GRAPHTEXTACK: A Realistic Black-Box Node Injection Attack on LLM-Enhanced GNNs
Jiaji Ma, Puja Trivedi, Danai Koutra
TL;DR
The paper tackles the vulnerability of text-attributed graphs with LLM-enhanced GNNs to realistic black-box multi-modal adversaries. It proposes GraphTextack, an evolutionary optimization framework that jointly engineers node injections by modifying structure and semantics, without gradients or surrogates, using a fitness function that combines local prediction disruption and global structural influence. The method demonstrates superior degradation of node classification performance over 12 baselines across five datasets and two target models, while maintaining efficient runtime. These findings highlight the need for defenses such as joint adversarial training and data filtering to secure LLM-enhanced GNN systems in practical settings, where injected nodes can influence learning without modifying existing data.
Abstract
Text-attributed graphs (TAGs), which combine structural and textual node information, are ubiquitous across many domains. Recent work integrates Large Language Models (LLMs) with Graph Neural Networks (GNNs) to jointly model semantics and structure, resulting in more general and expressive models that achieve state-of-the-art performance on TAG benchmarks. However, this integration introduces dual vulnerabilities: GNNs are sensitive to structural perturbations, while LLM-derived features are vulnerable to prompt injection and adversarial phrasing. While existing adversarial attacks largely perturb structure or text independently, we find that uni-modal attacks cause only modest degradation in LLM-enhanced GNNs. Moreover, many existing attacks assume unrealistic capabilities, such as white-box access or direct modification of graph data.

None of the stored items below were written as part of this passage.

<file path="src/rtl/if_fetch.sv">
// Instruction fetch stage: keeps up to two requests in flight and queues
// fetched words ahead of decode, with stall, redirect and stale-response kill.
//
// Ports:
//   clk_i, rst_i        clock, synchronous active-high reset
//   stall_i             hold the instruction presented to decode
//   jump_flag_i/addr_i  redirect from execute (priority over stall)
//   imem_req_o/addr_o   fetch request, held stable until imem_gnt_i
//   imem_gnt_i          request accepted this cycle
//   imem_rvalid_i/rdata_i  in-order response
//   inst_o/inst_addr_o/inst_valid_o  registered instruction to decode
module if_fetch #(
    parameter logic [31:0] RESET_PC = 32'h0000_0000,
    parameter logic [31:0] NOP_INST = 32'h0000_0013
) (
    input  logic        clk_i,
    input  logic        rst_i,
    input  logic        stall_i,
    input  logic        jump_flag_i,
    input  logic [31:0] jump_addr_i,
    output logic        imem_req_o,
    output logic [31:0] imem_addr_o,
    input  logic        imem_gnt_i,
    input  logic        imem_rvalid_i,
    input  logic [31:0] imem_rdata_i,
    output logic [31:0] inst_o,
    output logic [31:0] inst_addr_o,
    output logic        inst_valid_o
);

    logic [31:0] pc_q, pc_d;
    logic [1:0]  out_q, out_d;
    // Back-to-back redirects can stack killed responses beyond two; the
    // in-flight cap below bounds this counter to 0..4.
    logic [2:0]  kill_q, kill_d;

    logic [31:0] af_q [2];
    logic        af_wp_q, af_wp_d;
    logic        af_rp_q, af_rp_d;
    logic        af_we;

    logic [31:0] iq_inst_q [2];
    logic [31:0] iq_pc_q [2];
    logic        iq_wp_q, iq_wp_d;
    logic        iq_rp_q, iq_rp_d;
    logic [1:0]  iq_cnt_q, iq_cnt_d;
    logic        iq_we;

    logic [31:0] inst_q, inst_d;
    logic [31:0] inst_addr_q, inst_addr_d;
    logic        inst_valid_q, inst_valid_d;

    logic        credit_ok;
    logic [3:0]  inflight;
    logic        req;
    logic        fire;
    logic        rsp_take;
    logic        rsp_kill;
    logic [31:0] rsp_pc;
    logic        push;
    logic        pop;
    logic        unused;

    assign unused = ^jump_addr_i[1:0];

    always_comb begin
        credit_ok = ({1'b0, out_q} + {1'b0, iq_cnt_q}) < 3'd2;
        // Total responses still owed by memory, live or to be discarded.
        inflight  = {1'b0, kill_q} + {2'b00, out_q};
        req       = !rst_i && !jump_flag_i && credit_ok
                    && (inflight < 4'd4);
        fire      = req && imem_gnt_i;
        rsp_take  = imem_rvalid_i && (kill_q == 3'd0);
        rsp_kill  = imem_rvalid_i && (kill_q != 3'd0);
        rsp_pc    = af_q[af_rp_q];
    end

    assign imem_req_o   = req;
    assign imem_addr_o  = pc_q;
    assign inst_o       = inst_q;
    assign inst_addr_o  = inst_addr_q;
    assign inst_valid_o = inst_valid_q;

    always_comb begin
        pc_d         = pc_q;
        out_d        = out_q;
        kill_d       = kill_q;
        af_wp_d      = af_wp_q;
        af_rp_d      = af_rp_q;
        af_we        = 1'b0;
        iq_wp_d      = iq_wp_q;
        iq_rp_d      = iq_rp_q;
        iq_cnt_d     = iq_cnt_q;
        iq_we        = 1'b0;
        push         = 1'b0;
        pop          = 1'b0;
        inst_d       = inst_q;
        inst_addr_d  = inst_addr_q;
        inst_valid_d = inst_valid_q;

        if (jump_flag_i) begin
            pc_d         = {jump_addr_i[31:2], 2'b00};
            out_d        = 2'd0;
            // A response landing now retires one owed response (live or
            // already killed) and is dropped with the flush.
            kill_d       = kill_q + {1'b0, out_q}
                           - {2'b00, imem_rvalid_i};
            af_wp_d      = 1'b0;
            af_rp_d      = 1'b0;
            iq_wp_d      = 1'b0;
            iq_rp_d      = 1'b0;
            iq_cnt_d     = 2'd0;
            inst_d       = NOP_INST;
            inst_addr_d  = 32'd0;
            inst_valid_d = 1'b0;
        end else begin
            if (fire) begin
                pc_d    = pc_q + 32'd4;
                af_we   = 1'b1;
                af_wp_d = ~af_wp_q;
            end
            if (rsp_kill) begin
                kill_d = kill_q - 3'd1;
            end
            if (rsp_take) begin
                af_rp_d = ~af_rp_q;
            end
            out_d = out_q + {1'b0, fire} - {1'b0, rsp_take};

            // An arriving word bypasses the queue when it is empty and
            // decode is ready; this gives 1 inst/cycle with one in flight.
            push = rsp_take && (stall_i || (iq_cnt_q != 2'd0));
            pop  = !stall_i && (iq_cnt_q != 2'd0);

            if (!stall_i) begin
                if (pop) begin
                    inst_d       = iq_inst_q[iq_rp_q];
                    inst_addr_d  = iq_pc_q[iq_rp_q];
                    inst_valid_d = 1'b1;
                end else if (rsp_take) begin
                    inst_d       = imem_rdata_i;
                    inst_addr_d  = rsp_pc;
                    inst_valid_d = 1'b1;
                end else begin
                    inst_d       = NOP_INST;
                    inst_addr_d  = 32'd0;
                    inst_valid_d = 1'b0;
                end
            end

            if (push) begin
                iq_we   = 1'b1;
                iq_wp_d = ~iq_wp_q;
            end
            if (pop) begin
                iq_rp_d = ~iq_rp_q;
            end
            iq_cnt_d = iq_cnt_q + {1'b0, push} - {1'b0, pop};
        end
    end

    always_ff @(posedge clk_i) begin
        if (rst_i) begin
            pc_q         <= RESET_PC;
            out_q        <= 2'd0;
            kill_q       <= 3'd0;
            af_wp_q      <= 1'b0;
            af_rp_q      <= 1'b0;
            iq_wp_q      <= 1'b0;
            iq_rp_q      <= 1'b0;
            iq_cnt_q     <= 2'd0;
            inst_q       <= NOP_INST;
            inst_addr_q  <= 32'd0;
            inst_valid_q <= 1'b0;
        end else begin
            pc_q         <= pc_d;
            out_q        <= out_d;
            kill_q       <= kill_d;
            af_wp_q      <= af_wp_d;
            af_rp_q      <= af_rp_d;
            iq_wp_q      <= iq_wp_d;
            iq_rp_q      <= iq_rp_d;
            iq_cnt_q     <= iq_cnt_d;
            inst_q       <= inst_d;
            inst_addr_q  <= inst_addr_d;
            inst_valid_q <= inst_valid_d;
        end
    end

    // Storage arrays need no reset: pointers and counts gate every read.
    always_ff @(posedge clk_i) begin
        if (af_we && !rst_i) begin
            af_q[af_wp_q] <= pc_q;
        end
        if (iq_we && !rst_i) begin
            iq_inst_q[iq_wp_q] <= imem_rdata_i;
            iq_pc_q[iq_wp_q]   <= rsp_pc;
        end
    end

endmodule

</file>
<file path="config.mk">
export PLATFORM = sky130hd
export DESIGN_NAME = if_fetch
export DESIGN_NICKNAME = d
export VERILOG_FILES = /design/src/rtl/if_fetch.sv
export SDC_FILE = /design/constraint.sdc
export NUM_CORES = 1
export LEC_CHECK = 0
export ABC_AREA = 1
export BUFFER_PORTS_ARGS = -buffer_cell sky130_fd_sc_hd__buf_2
export CORE_MARGIN = 4
export CORE_UTILIZATION = 35
export CTS_CLUSTER_DIAMETER = 80
export CTS_CLUSTER_SIZE = 8
export DETAILED_ROUTE_END_ITERATION = 8
export GPL_ROUTABILITY_DRIVEN = 0
export GPL_TIMING_DRIVEN = 1
export REMOVE_ABC_BUFFERS = 1
export SLEW_MARGIN = 20
export SYNTH_ARGS = -nofsm -noshare
export SYNTH_HDL_FRONTEND = slang
export SYNTH_SLANG_ARGS = --single-unit
export TNS_END_PERCENT = 50
</file>
<file path="constraint.sdc">
create_clock -name clk_i -period 6.3 [get_ports clk_i]
set_input_delay 0.315 -clock clk_i [delete_from_list [all_inputs] [get_ports clk_i]]
set_output_delay 0.315 -clock clk_i [all_outputs]
set_load 0.02 [all_outputs]
</file>
===== config.mk =====
export PLATFORM = sky130hd
export DESIGN_NAME = mem_arbiter
export DESIGN_NICKNAME = d
export VERILOG_FILES = /design/src/rtl/mem_arbiter.sv
export SDC_FILE = /design/constraint.sdc
export NUM_CORES = 1
export LEC_CHECK = 0
export BUFFER_PORTS_ARGS = -buffer_cell sky130_fd_sc_hd__buf_2
export CORE_UTILIZATION = 30
export DETAILED_ROUTE_END_ITERATION = 6
export GPL_TIMING_DRIVEN = 0
export SYNTH_ARGS = -nofsm -noshare
export SYNTH_HDL_FRONTEND = slang
export SYNTH_SLANG_ARGS = --single-unit
export TNS_END_PERCENT = 30

===== constraint.sdc =====
create_clock -name clk -period 2.5 [get_ports clk]
set_input_delay 0.25 -clock clk [delete_from_list [all_inputs] [get_ports clk]]
set_output_delay 0.25 -clock clk [all_outputs]
set_load 0.05 [all_outputs]

===== src/rtl/mem_arbiter.sv =====
// Two-port (instruction fetch / data access) arbiter onto a single memory port.
// Data wins contention unless the fetch port has been starved STARVE_LIMIT times.
module mem_arbiter #(
    parameter int ADDR_W       = 32,
    parameter int DATA_W       = 32,
    parameter int STARVE_LIMIT = 4,
    parameter int TIMEOUT      = 16
) (
    input  logic              clk,
    input  logic              rst_n,
    input  logic              i_req,
    input  logic [ADDR_W-1:0] i_addr,
    output logic              i_ack,
    output logic [DATA_W-1:0] i_rdata,
    input  logic              d_req,
    input  logic              d_we,
    input  logic [3:0]        d_be,
    input  logic [ADDR_W-1:0] d_addr,
    input  logic [DATA_W-1:0] d_wdata,
    output logic              d_ack,
    output logic [DATA_W-1:0] d_rdata,
    output logic              m_req,
    output logic              m_we,
    output logic [3:0]        m_be,
    output logic [ADDR_W-1:0] m_addr,
    output logic [DATA_W-1:0] m_wdata,
    input  logic [DATA_W-1:0] m_rdata,
    input  logic              m_ready,
    output logic              err
);

    localparam int SW = $clog2(STARVE_LIMIT + 1);
    localparam int WW = $clog2(TIMEOUT + 1);

    typedef enum logic [1:0] {
        IDLE   = 2'd0,
        BUSY_I = 2'd1,
        BUSY_D = 2'd2,
        ACK    = 2'd3
    } state_t;

    state_t            state_q, state_d;
    logic              m_req_q, m_req_d;
    logic              m_we_q, m_we_d;
    logic [3:0]        m_be_q, m_be_d;
    logic [ADDR_W-1:0] m_addr_q, m_addr_d;
    logic [DATA_W-1:0] m_wdata_q, m_wdata_d;
    logic [DATA_W-1:0] i_rdata_q, i_rdata_d;
    logic [DATA_W-1:0] d_rdata_q, d_rdata_d;
    logic              i_ack_q, i_ack_d;
    logic              d_ack_q, d_ack_d;
    logic              err_q, err_d;
    logic [SW-1:0]     starve_q, starve_d;
    logic [WW-1:0]     wait_q, wait_d;

    logic grant_i, grant_d, timed_out;

    always_comb begin
        state_d   = state_q;
        m_req_d   = m_req_q;
        m_we_d    = m_we_q;
        m_be_d    = m_be_q;
        m_addr_d  = m_addr_q;
        m_wdata_d = m_wdata_q;
        i_rdata_d = i_rdata_q;
        d_rdata_d = d_rdata_q;
        i_ack_d   = 1'b0;
        d_ack_d   = 1'b0;
        err_d     = 1'b0;
        starve_d  = starve_q;
        wait_d    = wait_q;

        // Fetch wins contention only once the starvation counter has saturated.
        grant_i   = i_req && (!d_req || (starve_q == SW'(STARVE_LIMIT)));
        grant_d   = d_req && !grant_i;
        timed_out = (wait_q == WW'(TIMEOUT - 1));

        unique case (state_q)
            IDLE: begin
                if (grant_i) begin
                    state_d   = BUSY_I;
                    m_req_d   = 1'b1;
                    m_we_d    = 1'b0;
                    m_be_d    = 4'hF;
                    m_addr_d  = i_addr;
                    m_wdata_d = '0;
                    starve_d  = '0;
                    wait_d    = '0;
                end else if (grant_d) begin
                    state_d   = BUSY_D;
                    m_req_d   = 1'b1;
                    m_we_d    = d_we;
                    m_be_d    = d_be;
                    m_addr_d  = d_addr;
                    m_wdata_d = d_wdata;
                    wait_d    = '0;
                    if (i_req && (starve_q != SW'(STARVE_LIMIT)))
                        starve_d = starve_q + 1'b1;
                end
            end
            BUSY_I, BUSY_D: begin
                if (m_ready || timed_out) begin
                    state_d = ACK;
                    m_req_d = 1'b0;
                    err_d   = !m_ready;
                    if (state_q == BUSY_I) begin
                        i_ack_d   = 1'b1;
                        i_rdata_d = m_ready ? m_rdata : '0;
                    end else begin
                        d_ack_d   = 1'b1;
                        d_rdata_d = m_ready ? m_rdata : '0;
                    end
                end else begin
                    wait_d = wait_q + 1'b1;
                end
            end
            ACK: state_d = IDLE;
            default: state_d = IDLE;
        endcase
    end

    always_ff @(posedge clk) begin
        if (!rst_n) begin
            state_q   <= IDLE;
            m_req_q   <= 1'b0;
            m_we_q    <= 1'b0;
            m_be_q    <= '0;
            m_addr_q  <= '0;
            m_wdata_q <= '0;
            i_rdata_q <= '0;
            d_rdata_q <= '0;
            i_ack_q   <= 1'b0;
            d_ack_q   <= 1'b0;
            err_q     <= 1'b0;
            starve_q  <= '0;
            wait_q    <= '0;
        end else begin
            state_q   <= state_d;
            m_req_q   <= m_req_d;
            m_we_q    <= m_we_d;
            m_be_q    <= m_be_d;
            m_addr_q  <= m_addr_d;
            m_wdata_q <= m_wdata_d;
            i_rdata_q <= i_rdata_d;
            d_rdata_q <= d_rdata_d;
            i_ack_q   <= i_ack_d;
            d_ack_q   <= d_ack_d;
            err_q     <= err_d;
            starve_q  <= starve_d;
            wait_q    <= wait_d;
        end
    end

    assign m_req   = m_req_q;
    assign m_we    = m_we_q;
    assign m_be    = m_be_q;
    assign m_addr  = m_addr_q;
    assign m_wdata = m_wdata_q;
    assign i_rdata = i_rdata_q;
    assign d_rdata = d_rdata_q;
    assign i_ack   = i_ack_q;
    assign d_ack   = d_ack_q;
    assign err     = err_q;

endmodule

To address these gaps, we propose GRAPHTEXTACK, the first black-box, multi-modal{, poisoning} node injection attack for LLM-enhanced GNNs. GRAPHTEXTACK injects nodes with carefully crafted structure and semantics to degrade model performance, operating under a realistic threat model without relying on model internals or surrogate models. To navigate the combinatorial, non-differentiable search space of connectivity and feature assignments, GRAPHTEXTACK introduces a novel evolutionary optimization framework with a multi-objective fitness function that balances local prediction disruption and global graph influence. Extensive experiments on five datasets and two state-of-the-art LLM-enhanced GNN models show that GRAPHTEXTACK significantly outperforms 12 strong baselines.